**RECORD EXCERPTS**
#####

This design comes from an exercise in tuning for small area and a short achievable clock period on the open sky130 flow, not from production work. RTL that was checked went through simulation tests only; none was proved equivalent to the original. The RTL of run 1 was laid out without a check of its function.

## flow/design.v (module list and top-level ports; edited modules follow where they fit)
// module ckv_unit: 124 lines
// module ckv_net: 646 lines
// module ckv_fold: 113 lines
module ckv_unit (
    input  wire        clk,
    input  wire        rst,
    input  wire        in_valid,
    input  wire        in_sof,
    input  wire        in_eof,
    input  wire [3:0]  in_nbytes,
    input  wire [63:0] in_data,
    input  wire [1:0]  in_alg,
    input  wire [1:0]  in_mode,
    input  wire [15:0] in_tenant,
    input  wire [15:0] in_pseq,
    input  wire [63:0] in_ctx,
    input  wire [23:0] in_dest,
    input  wire [63:0] in_expect,
    output reg         res_valid,
    output reg  [63:0] res_crc,
    output reg  [63:0] res_state,
    output reg         res_match
);
  // ...
==> flow/flow/run.sh <==
#!/bin/bash
# Standard ORFS layout (the standard.sh), with:
#  - repair_timing asked for extra setup margin, so critical paths get sized
#    (the clock and I/O constraints are unchanged);
#  - port buffers built from the smallest buffer (repair upsizes where needed).
set -euo pipefail
bash standard.sh SETUP_SLACK_MARGIN=23.5 "BUFFER_PORTS_ARGS=-buffer_cell sky130_fd_sc_hd__buf_1" finish > standard_make.log 2>&1
==> flow/standard.sh <==
#!/bin/bash
# synth_recipe.tcl (not shown) runs the flow's synth.tcl, then flattens the netlist and writes it again
# the make line also repeats each setting of config.mk as NAME=value (left out here)
make -C /OpenROAD-flow-scripts/flow DESIGN_CONFIG=/design/flow/config.mk WORK_HOME=/design/flow/orfs CLKGATE_MAP_FILE= SYNTH_SCRIPT=/design/flow/synth_recipe.tcl "${@:-finish}"
==> flow/config.mk <==
export PLATFORM = sky130hd
export DESIGN_NAME = ckv_unit
export DESIGN_NICKNAME = ckv_unit
export VERILOG_FILES = /design/flow/design.v
export SDC_FILE = /design/flow/constraint.sdc
export NUM_CORES = 4
export LEC_CHECK = 0
export CAP_MARGIN = 20
export CORE_MARGIN = 2
export CORE_UTILIZATION = 60
export PLACE_DENSITY = 0.75
export SLEW_MARGIN = 20
export SYNTH_HIERARCHICAL = 1
==> flow/constraint.sdc <==
create_clock -name core_clock -period 30.0 [get_ports {clk}]
set_input_delay 6.0000 -clock core_clock [delete_from_list [all_inputs] [get_ports {clk}]]
set_output_delay 6.0000 -clock core_clock [all_outputs]
set_load 0.01 [all_outputs]
==> results.py, run 1 <==
metrics = {
    "outcome": {
        "outcome": "finished clean",
    },
    "critical_path": {
        "critical_path.n_buffers_inverters": 1,
        "cp_data_required_time_ps": 30490,
        "cp_max_fo": 14,
        "cp_capture_type": "flip-flop",
    },
    "synthesis": {
        "yosys.area.top_type": "sky130_fd_sc_hd__xnor2_1",
        "mappedNetlistNets": 4257,
        "dominantRegCellSynth": "sky130_fd_sc_hd__dfxtp_1",
        "yosys_warnings": 7,
        "ranking_of_synthesized_cells_by_instance_count": "sky130_fd_sc_hd__xnor2_1, sky130_fd_sc_hd__xor2_1, sky130_fd_sc_hd__dfxtp_1",
        "synth-adder-area-share": 0.000605,
        "synth_most_common_cell": "sky130_fd_sc_hd__xnor2_1",
    },
    "placement": {
        "placement.io_buffers": 390,
        "place_congestion": 1.21,
    },
    "sta": {
        "slew_violations": 0,
        "tightest_slew_ps": 1280,
    },
    "die": {
        "die_area_um2": 71000,
        "num_tap_cells": 882,
        "design.core.area_um2": 68500,
        "standard_cell_rows": 96,
    },
    "global_route": {
        "overflow": 0,
        "grt_max_degree": 108,
    },
    "clocking": {
        "clk_path_buf_depth": 3,
    },
    "layout": {
        "final_layout_size_suffix_gt1_frac": 0.193,
        "n_all_inverters": 18,
    },
    "routing": {
        "dr_wl_met2_mm": 87.6,
        "drt-pass1-iter-count": 17,
    },
}
==> module ckv_unit, before the edit <==
module ckv_unit (
    input  wire        clk,
    input  wire        rst,
    input  wire        in_valid,
    input  wire        in_sof,
    input  wire        in_eof,
    input  wire [3:0]  in_nbytes,
    input  wire [63:0] in_data,
    input  wire [1:0]  in_alg,
    input  wire [1:0]  in_mode,
    input  wire [15:0] in_tenant,
    input  wire [15:0] in_pseq,
    input  wire [63:0] in_ctx,
    input  wire [23:0] in_dest,
    input  wire [63:0] in_expect,
    output reg         res_valid,
    output reg  [63:0] res_crc,
    output reg  [63:0] res_state,
    output reg         res_match
);
    reg  [1:0] alg_q;    
    reg        pcw_q;    
    wire       pcw_i = (in_mode == 2'd1);
    wire       res_i = (in_mode == 2'd2);
    wire [1:0] alg_i = pcw_i ? 2'd0 : in_alg;
    wire [1:0] alg_b = in_sof ? alg_i : alg_q;      
    reg [63:0] bmask;
    integer b;
    always @(*) begin
        for (b = 0; b < 8; b = b + 1)
            bmask[8*b +: 8] = (b < in_nbytes) ? 8'hFF : 8'h00;
    end
    wire        ctx_lo  = in_sof & res_i & (alg_i != 2'd2);
    wire        ctx_sw  = in_sof & res_i & (alg_i == 2'd2);
    wire        ctx_hi  = in_sof & res_i & (alg_i == 2'd3);
    wire        ctx_mid = ctx_lo;
    wire        tp_on   = in_sof & pcw_i;
    wire [63:0] start_v = {in_ctx[63:32] & {32{ctx_hi}},
                           (in_ctx[31:16] & {16{ctx_mid}}) ^ (in_tenant & {16{tp_on}}),
                           (in_ctx[15:0] & {16{ctx_lo}}) ^ ({in_ctx[7:0], in_ctx[15:8]} & {16{ctx_sw}})
                               ^ (in_pseq & {16{tp_on}})};
    wire [63:0] x_in = (in_data & bmask) ^ start_v;
    wire [3:0]  k_in = 4'd8 - in_nbytes;
    reg        v_r, sof_r, eof_r;
    reg        kone_r;    
    reg [2:0]  k_a, k_b, k_c;    
    reg [63:0] x_r;
    reg [23:0] dest_r;
    reg [63:0] exp_r;
    reg [3:0]  sel_r;     
    reg        pcw_r;     
    reg        sw_r;      
    reg        st_r;      
    always @(posedge clk) begin
        v_r    <= in_valid & ~rst;
        sof_r  <= in_sof;
        eof_r  <= in_eof;
        kone_r <= in_sof & (pcw_i | (~res_i & (alg_i != 2'd2)));
        k_a    <= k_in[2:0];
        k_b    <= k_in[2:0];
        k_c    <= k_in[2:0];
        x_r    <= x_in;
        dest_r <= in_dest;
        exp_r  <= in_expect;
        sel_r  <= 4'b0001 << alg_b;
        pcw_r  <= in_sof ? pcw_i : pcw_q;
        sw_r   <= ~in_sof & (alg_q == 2'd2);
        st_r   <= ~in_sof & (alg_q != 2'd2);
        if (in_valid && in_sof) begin
            alg_q <= alg_i;
            pcw_q <= pcw_i;
        end
    end
    reg  [63:0] crc_q;   
    wire [63:0] kconst = {{32{kone_r & sel_r[3]}}, {32{kone_r}}};
    wire [63:0] s = (crc_q & {64{st_r}})
                  ^ ({48'd0, crc_q[7:0], crc_q[15:8]} & {64{sw_r}})
                  ^ kconst;
    wire [63:0] x = x_r ^ s;
    wire [71:0]  z1 = k_a[0] ? {x, 8'd0} : {8'd0, x};
    wire [87:0]  z2 = k_b[1] ? {z1, 16'd0} : {16'd0, z1};
    wire [119:0] z3 = k_c[2] ? {z2, 32'd0} : {32'd0, z2};
    wire [63:0]  w = z3[63:0];
    wire [63:0]  h = {8'd0, z3[119:64]};
    wire [31:0] c0;
    wire [31:0] c1;
    wire [15:0] c2;
    wire [63:0] c3;
    ckv_net u_net (.w(w), .c0(c0), .c1(c1), .c2(c2), .c3(c3));
    wire [63:0] m = ({32'd0, c0} & {64{sel_r[0]}})
                  | ({32'd0, c1} & {64{sel_r[1]}})
                  | ({48'd0, c2} & {64{sel_r[2]}})
                  | (c3 & {64{sel_r[3]}});
    wire [63:0] hx = sel_r[2] ? {48'd0, h[7:0], h[15:8]} : h;
    wire [63:0] next = m ^ hx;
    reg        e2;        
    reg [23:0] dest2;
    reg [63:0] exp2;
    reg        pcw2;
    reg        w16_2, w64_2;
    always @(posedge clk) begin
        if (v_r)
            crc_q <= next;
        e2    <= v_r & eof_r & ~rst;
        dest2 <= dest_r;
        exp2  <= exp_r;
        pcw2  <= pcw_r;
        w16_2 <= sel_r[2];
        w64_2 <= sel_r[3];
    end
    wire [31:0] fv = crc_q[31:0] ^ {8'd0, dest2};
    wire [31:0] f;
    ckv_fold u_fold (.fv(fv), .f(f));
    wire [63:0] mask = w16_2 ? 64'h0000_0000_0000_FFFF :
                       w64_2 ? 64'hFFFF_FFFF_FFFF_FFFF : 64'h0000_0000_FFFF_FFFF;
    wire [63:0] final_crc = pcw2  ? {32'd0, ~f} :
                            w16_2 ? crc_q : (crc_q ^ mask);
    always @(posedge clk) begin
        res_valid <= e2 & ~rst;
        res_state <= crc_q;
        res_crc   <= final_crc;
        res_match <= (final_crc == (exp2 & mask));
    end
endmodule
==> inputs of run 2 (changes only) <==
--- a/flow/design.v
+++ b/flow/design.v
@@ -78,7 +78,6 @@
                   ^ kconst;
     wire [63:0] x = x_r ^ s;
-    wire [71:0]  z1 = k_a[0] ? {x, 8'd0} : {8'd0, x};
-    wire [87:0]  z2 = k_b[1] ? {z1, 16'd0} : {16'd0, z1};
-    wire [119:0] z3 = k_c[2] ? {z2, 32'd0} : {32'd0, z2};
+    wire [119:0] z3;
+    ckv_funnel u_fun (.x(x), .ka(k_a[0]), .kb(k_b[1]), .kc(k_c[2]), .z3(z3));
     wire [63:0]  w = z3[63:0];
     wire [63:0]  h = {8'd0, z3[119:64]};
@@ -123,4 +122,13 @@
     end
 endmodule
+module ckv_funnel (
+    input  wire [63:0]  x,
+    input  wire         ka, kb, kc,
+    output wire [119:0] z3
+);
+    wire [71:0]  z1 = ka ? {x, 8'd0} : {8'd0, x};
+    wire [87:0]  z2 = kb ? {z1, 16'd0} : {16'd0, z1};
+    assign z3 = kc ? {z2, 32'd0} : {32'd0, z2};
+endmodule
 module ckv_net (
     input  wire [63:0] w,
--- a/flow/config.mk
+++ b/flow/config.mk
@@ -6,8 +6,9 @@
 export NUM_CORES = 4
 export LEC_CHECK = 0
-export CAP_MARGIN = 20
+export CAP_MARGIN = 5
 export CORE_MARGIN = 2
-export CORE_UTILIZATION = 60
-export PLACE_DENSITY = 0.75
-export SLEW_MARGIN = 20
+export CORE_UTILIZATION = 40
+export CTS_CLUSTER_DIAMETER = 80
+export CTS_CLUSTER_SIZE = 30
+export SLEW_MARGIN = 5
 export SYNTH_HIERARCHICAL = 1
==> run 2 against run 1 <==
First-iteration DRC count is 49% lower. Critical path depth down 3. Register-to-register slack gained 430 ps. Setup slack improved by 290 ps. Wire length fell by 0.71%. Sequential share of layout area is 0.87 points higher. Non-clock buffer count increased by 19. Global-route usage decreased by 17 points. Critical endpoint is now res_state[13]. Largest cell class unchanged. Fmax rose by 4.1%. Still clean on timing, DRC and antenna.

#####

**EXERCISE OBJECTIVE**
Where the listing above reaches the line that contains "# Standard ORFS", start retyping, and finish with the line that contains "constraints are unchanged);"; reproduce those lines exactly and no others.

**EXERCISE RESULT**
# Standard ORFS layout (the standard.sh), with:
#  - repair_timing asked for extra setup margin, so critical paths get sized
#    (the clock and I/O constraints are unchanged);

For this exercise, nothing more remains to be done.